Lines holding the string "registers": copy each one from the listing below.

_ _ _ _

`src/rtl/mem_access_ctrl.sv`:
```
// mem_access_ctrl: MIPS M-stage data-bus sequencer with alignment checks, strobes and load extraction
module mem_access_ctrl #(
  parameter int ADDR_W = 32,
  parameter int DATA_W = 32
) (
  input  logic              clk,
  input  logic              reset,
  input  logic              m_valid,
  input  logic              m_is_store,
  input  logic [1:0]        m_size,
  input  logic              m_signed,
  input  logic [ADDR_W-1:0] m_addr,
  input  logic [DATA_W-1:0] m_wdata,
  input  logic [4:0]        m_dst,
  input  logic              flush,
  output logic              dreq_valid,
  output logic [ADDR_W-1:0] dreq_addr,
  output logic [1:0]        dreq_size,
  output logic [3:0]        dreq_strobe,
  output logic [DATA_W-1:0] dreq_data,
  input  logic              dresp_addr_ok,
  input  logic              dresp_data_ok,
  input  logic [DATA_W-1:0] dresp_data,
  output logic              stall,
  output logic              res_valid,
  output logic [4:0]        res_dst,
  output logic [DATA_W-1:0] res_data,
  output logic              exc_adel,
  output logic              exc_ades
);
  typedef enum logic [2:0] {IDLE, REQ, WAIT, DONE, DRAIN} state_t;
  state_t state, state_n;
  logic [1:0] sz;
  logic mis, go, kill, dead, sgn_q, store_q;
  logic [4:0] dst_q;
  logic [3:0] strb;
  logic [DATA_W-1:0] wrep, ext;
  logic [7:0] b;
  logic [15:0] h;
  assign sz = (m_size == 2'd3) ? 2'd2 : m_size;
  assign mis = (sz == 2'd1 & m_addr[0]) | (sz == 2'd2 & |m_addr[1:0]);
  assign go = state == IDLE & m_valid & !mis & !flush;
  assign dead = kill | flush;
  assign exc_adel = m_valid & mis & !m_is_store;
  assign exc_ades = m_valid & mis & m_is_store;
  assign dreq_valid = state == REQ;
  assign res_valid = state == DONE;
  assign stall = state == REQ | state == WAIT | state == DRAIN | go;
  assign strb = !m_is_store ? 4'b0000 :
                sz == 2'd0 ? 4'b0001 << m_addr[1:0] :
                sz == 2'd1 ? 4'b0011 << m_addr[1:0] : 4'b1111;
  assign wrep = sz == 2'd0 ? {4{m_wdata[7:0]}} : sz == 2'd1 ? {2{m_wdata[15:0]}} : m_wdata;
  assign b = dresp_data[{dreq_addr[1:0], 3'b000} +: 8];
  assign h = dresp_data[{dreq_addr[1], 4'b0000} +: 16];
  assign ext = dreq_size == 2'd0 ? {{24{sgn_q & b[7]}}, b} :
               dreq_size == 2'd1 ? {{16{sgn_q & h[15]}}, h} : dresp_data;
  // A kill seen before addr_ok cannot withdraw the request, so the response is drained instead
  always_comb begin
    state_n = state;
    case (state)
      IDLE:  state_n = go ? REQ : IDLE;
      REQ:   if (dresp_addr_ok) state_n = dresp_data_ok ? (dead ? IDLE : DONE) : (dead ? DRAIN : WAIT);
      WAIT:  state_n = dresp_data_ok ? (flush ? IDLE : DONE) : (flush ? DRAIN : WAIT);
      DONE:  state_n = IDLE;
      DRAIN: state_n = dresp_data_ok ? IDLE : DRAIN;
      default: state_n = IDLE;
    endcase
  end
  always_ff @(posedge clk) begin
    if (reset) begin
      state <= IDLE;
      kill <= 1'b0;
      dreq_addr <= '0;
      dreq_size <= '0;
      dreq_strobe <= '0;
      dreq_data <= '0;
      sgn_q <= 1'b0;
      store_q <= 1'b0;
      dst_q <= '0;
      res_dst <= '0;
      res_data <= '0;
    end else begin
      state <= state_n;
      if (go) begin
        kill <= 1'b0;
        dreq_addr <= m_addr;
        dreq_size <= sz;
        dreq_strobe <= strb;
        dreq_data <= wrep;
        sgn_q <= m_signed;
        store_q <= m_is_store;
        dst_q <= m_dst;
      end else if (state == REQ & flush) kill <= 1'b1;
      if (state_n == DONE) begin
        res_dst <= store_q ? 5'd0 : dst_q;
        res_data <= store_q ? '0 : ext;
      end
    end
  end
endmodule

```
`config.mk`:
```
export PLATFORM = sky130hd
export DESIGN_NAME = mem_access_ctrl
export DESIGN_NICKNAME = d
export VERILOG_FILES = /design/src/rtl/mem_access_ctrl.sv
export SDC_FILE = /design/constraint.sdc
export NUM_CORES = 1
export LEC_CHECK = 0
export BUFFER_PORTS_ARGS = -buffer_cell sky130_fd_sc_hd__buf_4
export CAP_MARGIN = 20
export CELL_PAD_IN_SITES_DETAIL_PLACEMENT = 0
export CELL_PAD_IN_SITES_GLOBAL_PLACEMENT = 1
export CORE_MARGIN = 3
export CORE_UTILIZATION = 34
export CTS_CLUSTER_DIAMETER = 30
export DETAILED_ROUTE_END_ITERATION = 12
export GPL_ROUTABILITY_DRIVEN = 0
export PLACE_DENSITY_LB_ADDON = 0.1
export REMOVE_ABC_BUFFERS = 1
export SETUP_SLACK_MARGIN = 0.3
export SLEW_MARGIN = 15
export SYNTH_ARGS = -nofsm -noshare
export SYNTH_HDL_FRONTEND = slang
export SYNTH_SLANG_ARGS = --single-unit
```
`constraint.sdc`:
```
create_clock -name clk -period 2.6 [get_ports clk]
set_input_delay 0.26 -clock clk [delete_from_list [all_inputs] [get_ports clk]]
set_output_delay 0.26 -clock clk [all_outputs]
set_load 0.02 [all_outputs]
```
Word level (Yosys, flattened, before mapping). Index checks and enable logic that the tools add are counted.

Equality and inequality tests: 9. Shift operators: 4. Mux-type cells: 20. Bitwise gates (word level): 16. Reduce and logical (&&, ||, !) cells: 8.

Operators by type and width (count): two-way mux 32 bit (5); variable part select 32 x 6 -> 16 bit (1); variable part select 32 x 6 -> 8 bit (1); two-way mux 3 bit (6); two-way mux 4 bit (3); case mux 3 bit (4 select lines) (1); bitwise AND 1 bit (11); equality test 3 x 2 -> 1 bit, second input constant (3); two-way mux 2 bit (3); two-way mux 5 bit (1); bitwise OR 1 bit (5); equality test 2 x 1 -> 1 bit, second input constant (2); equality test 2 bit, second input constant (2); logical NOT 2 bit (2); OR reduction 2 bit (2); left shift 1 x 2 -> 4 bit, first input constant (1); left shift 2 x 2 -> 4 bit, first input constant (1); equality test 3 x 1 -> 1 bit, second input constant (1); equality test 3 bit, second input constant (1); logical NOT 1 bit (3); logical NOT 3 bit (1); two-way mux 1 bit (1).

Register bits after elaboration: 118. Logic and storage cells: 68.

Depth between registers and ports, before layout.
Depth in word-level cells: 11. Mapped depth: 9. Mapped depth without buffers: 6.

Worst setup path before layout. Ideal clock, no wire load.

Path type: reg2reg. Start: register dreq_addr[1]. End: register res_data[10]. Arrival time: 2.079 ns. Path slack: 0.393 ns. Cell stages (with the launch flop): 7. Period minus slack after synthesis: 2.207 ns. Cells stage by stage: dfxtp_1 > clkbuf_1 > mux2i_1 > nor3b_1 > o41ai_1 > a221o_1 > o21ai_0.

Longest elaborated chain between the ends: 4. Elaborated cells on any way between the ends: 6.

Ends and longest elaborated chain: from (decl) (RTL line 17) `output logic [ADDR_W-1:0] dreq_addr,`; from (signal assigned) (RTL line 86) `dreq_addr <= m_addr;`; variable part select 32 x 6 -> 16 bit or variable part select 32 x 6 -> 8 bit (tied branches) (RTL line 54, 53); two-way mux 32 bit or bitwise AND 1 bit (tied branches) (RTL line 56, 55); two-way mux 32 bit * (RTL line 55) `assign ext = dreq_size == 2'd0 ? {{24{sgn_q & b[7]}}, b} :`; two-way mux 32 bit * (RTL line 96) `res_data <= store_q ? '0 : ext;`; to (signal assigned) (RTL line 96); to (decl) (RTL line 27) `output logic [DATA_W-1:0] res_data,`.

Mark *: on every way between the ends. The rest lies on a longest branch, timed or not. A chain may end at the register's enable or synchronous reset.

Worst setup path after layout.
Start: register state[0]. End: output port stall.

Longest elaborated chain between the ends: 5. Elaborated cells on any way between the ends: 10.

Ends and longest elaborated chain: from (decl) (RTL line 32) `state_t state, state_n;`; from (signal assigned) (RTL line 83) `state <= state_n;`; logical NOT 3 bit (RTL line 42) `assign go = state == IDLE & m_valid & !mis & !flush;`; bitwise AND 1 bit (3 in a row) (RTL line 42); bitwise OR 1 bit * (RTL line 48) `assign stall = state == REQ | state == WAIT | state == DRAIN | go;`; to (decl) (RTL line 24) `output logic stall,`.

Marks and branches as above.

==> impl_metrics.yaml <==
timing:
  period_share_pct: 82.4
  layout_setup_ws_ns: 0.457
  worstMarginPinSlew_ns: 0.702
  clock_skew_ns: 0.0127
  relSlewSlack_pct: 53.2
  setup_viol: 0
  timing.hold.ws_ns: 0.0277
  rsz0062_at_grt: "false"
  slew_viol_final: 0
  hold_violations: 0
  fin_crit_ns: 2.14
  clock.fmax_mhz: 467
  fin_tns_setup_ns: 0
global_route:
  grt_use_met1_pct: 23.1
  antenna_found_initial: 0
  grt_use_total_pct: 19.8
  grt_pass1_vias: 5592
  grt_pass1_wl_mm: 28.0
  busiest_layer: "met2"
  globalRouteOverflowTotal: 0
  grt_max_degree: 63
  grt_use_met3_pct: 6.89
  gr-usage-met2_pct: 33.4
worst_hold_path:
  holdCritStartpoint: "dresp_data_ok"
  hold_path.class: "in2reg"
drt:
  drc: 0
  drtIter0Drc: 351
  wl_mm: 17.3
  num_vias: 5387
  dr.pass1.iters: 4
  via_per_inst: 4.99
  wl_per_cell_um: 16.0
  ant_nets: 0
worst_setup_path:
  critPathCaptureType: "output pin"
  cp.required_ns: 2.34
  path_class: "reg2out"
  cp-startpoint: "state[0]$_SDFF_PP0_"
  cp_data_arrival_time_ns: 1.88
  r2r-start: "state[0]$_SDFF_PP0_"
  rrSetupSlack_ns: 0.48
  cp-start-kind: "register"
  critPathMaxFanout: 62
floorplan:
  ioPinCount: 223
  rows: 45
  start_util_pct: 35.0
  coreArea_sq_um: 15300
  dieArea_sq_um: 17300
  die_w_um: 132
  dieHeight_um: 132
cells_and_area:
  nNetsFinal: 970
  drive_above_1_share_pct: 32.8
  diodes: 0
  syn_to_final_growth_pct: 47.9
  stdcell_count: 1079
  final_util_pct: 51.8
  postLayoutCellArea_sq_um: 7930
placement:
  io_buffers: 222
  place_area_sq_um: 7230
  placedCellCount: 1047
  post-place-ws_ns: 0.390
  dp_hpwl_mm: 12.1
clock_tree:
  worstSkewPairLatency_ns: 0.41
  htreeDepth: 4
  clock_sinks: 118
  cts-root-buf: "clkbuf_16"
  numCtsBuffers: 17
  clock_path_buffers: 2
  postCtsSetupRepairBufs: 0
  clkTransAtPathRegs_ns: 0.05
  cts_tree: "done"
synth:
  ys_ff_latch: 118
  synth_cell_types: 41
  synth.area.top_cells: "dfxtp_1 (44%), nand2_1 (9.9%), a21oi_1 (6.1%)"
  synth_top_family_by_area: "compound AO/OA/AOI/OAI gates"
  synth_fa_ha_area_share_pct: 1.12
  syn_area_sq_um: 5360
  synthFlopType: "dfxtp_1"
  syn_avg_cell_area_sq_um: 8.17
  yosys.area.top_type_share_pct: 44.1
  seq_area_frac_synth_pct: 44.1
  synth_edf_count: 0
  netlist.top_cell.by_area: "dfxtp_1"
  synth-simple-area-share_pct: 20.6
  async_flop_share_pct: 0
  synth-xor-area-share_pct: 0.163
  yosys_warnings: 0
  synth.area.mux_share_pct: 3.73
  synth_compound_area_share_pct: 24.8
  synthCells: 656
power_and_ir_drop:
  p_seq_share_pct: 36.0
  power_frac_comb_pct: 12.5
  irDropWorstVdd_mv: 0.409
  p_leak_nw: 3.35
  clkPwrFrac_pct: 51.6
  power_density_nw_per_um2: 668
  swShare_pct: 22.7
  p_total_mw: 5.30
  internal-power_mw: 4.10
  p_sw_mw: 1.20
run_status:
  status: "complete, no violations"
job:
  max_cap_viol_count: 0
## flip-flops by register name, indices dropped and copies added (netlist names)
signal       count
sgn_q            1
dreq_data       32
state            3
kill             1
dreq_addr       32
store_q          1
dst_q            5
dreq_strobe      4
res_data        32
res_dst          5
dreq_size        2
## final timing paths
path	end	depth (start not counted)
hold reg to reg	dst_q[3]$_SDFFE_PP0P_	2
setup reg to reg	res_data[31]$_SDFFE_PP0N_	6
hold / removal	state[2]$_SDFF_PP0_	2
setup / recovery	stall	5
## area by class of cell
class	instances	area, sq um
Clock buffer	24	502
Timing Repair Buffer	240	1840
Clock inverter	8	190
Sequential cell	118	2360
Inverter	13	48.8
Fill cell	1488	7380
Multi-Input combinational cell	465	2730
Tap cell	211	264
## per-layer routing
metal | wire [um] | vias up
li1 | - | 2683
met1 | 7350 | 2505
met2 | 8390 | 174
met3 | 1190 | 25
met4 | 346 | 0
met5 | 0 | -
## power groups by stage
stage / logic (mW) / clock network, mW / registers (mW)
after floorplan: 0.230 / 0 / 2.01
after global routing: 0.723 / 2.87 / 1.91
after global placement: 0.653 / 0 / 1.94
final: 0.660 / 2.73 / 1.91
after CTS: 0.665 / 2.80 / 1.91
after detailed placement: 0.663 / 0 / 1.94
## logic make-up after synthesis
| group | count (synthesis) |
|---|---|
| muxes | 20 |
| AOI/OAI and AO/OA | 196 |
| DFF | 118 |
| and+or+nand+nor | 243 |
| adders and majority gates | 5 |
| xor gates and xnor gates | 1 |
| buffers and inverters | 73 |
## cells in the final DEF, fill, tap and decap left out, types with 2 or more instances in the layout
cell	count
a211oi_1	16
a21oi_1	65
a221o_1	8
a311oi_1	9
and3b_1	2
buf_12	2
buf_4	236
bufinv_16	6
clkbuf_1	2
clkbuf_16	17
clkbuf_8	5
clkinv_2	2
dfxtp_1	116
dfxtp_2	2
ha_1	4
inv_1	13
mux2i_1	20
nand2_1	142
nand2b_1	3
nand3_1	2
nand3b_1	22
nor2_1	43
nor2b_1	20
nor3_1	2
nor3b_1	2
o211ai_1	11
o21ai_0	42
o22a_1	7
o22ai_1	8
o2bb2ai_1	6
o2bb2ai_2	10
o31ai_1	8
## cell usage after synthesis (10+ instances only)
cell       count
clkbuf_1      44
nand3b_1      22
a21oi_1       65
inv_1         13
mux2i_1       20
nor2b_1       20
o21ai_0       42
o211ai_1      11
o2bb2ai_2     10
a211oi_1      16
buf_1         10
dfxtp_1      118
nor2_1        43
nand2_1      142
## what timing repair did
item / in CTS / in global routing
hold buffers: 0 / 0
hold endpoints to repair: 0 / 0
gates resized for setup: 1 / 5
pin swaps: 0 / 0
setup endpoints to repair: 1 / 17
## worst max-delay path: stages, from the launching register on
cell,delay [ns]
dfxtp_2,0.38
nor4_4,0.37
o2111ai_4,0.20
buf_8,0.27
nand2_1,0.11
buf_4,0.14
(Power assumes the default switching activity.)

_ _ _ _

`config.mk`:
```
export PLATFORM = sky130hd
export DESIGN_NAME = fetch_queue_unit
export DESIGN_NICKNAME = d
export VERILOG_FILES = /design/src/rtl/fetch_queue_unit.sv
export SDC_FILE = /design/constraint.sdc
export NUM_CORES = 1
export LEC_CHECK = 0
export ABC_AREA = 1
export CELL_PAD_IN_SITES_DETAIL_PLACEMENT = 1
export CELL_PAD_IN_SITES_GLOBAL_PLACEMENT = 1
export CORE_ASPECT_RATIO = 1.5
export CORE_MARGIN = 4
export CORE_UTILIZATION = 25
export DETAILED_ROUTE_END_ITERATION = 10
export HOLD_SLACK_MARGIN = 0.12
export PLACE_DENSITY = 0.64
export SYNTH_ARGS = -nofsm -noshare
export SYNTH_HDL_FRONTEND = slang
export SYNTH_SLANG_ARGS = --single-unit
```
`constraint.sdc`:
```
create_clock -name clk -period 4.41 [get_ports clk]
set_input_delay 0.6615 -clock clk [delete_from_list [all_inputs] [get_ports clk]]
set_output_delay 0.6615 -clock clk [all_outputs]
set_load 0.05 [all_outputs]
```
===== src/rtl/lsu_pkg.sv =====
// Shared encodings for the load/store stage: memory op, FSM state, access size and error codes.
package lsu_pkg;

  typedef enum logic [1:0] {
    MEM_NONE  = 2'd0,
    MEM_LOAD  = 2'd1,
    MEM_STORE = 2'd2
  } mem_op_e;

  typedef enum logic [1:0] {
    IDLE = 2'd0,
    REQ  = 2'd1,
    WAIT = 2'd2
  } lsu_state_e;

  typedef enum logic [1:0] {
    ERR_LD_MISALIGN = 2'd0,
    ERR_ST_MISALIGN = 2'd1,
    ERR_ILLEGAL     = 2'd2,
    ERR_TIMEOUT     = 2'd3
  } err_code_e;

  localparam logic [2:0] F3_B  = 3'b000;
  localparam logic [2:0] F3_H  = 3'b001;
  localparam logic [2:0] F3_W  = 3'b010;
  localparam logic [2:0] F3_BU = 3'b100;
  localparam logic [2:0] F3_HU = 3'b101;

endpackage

_ _ _ _

Answer
Depth between registers and ports, before layout.
stage / logic (mW) / clock network, mW / registers (mW)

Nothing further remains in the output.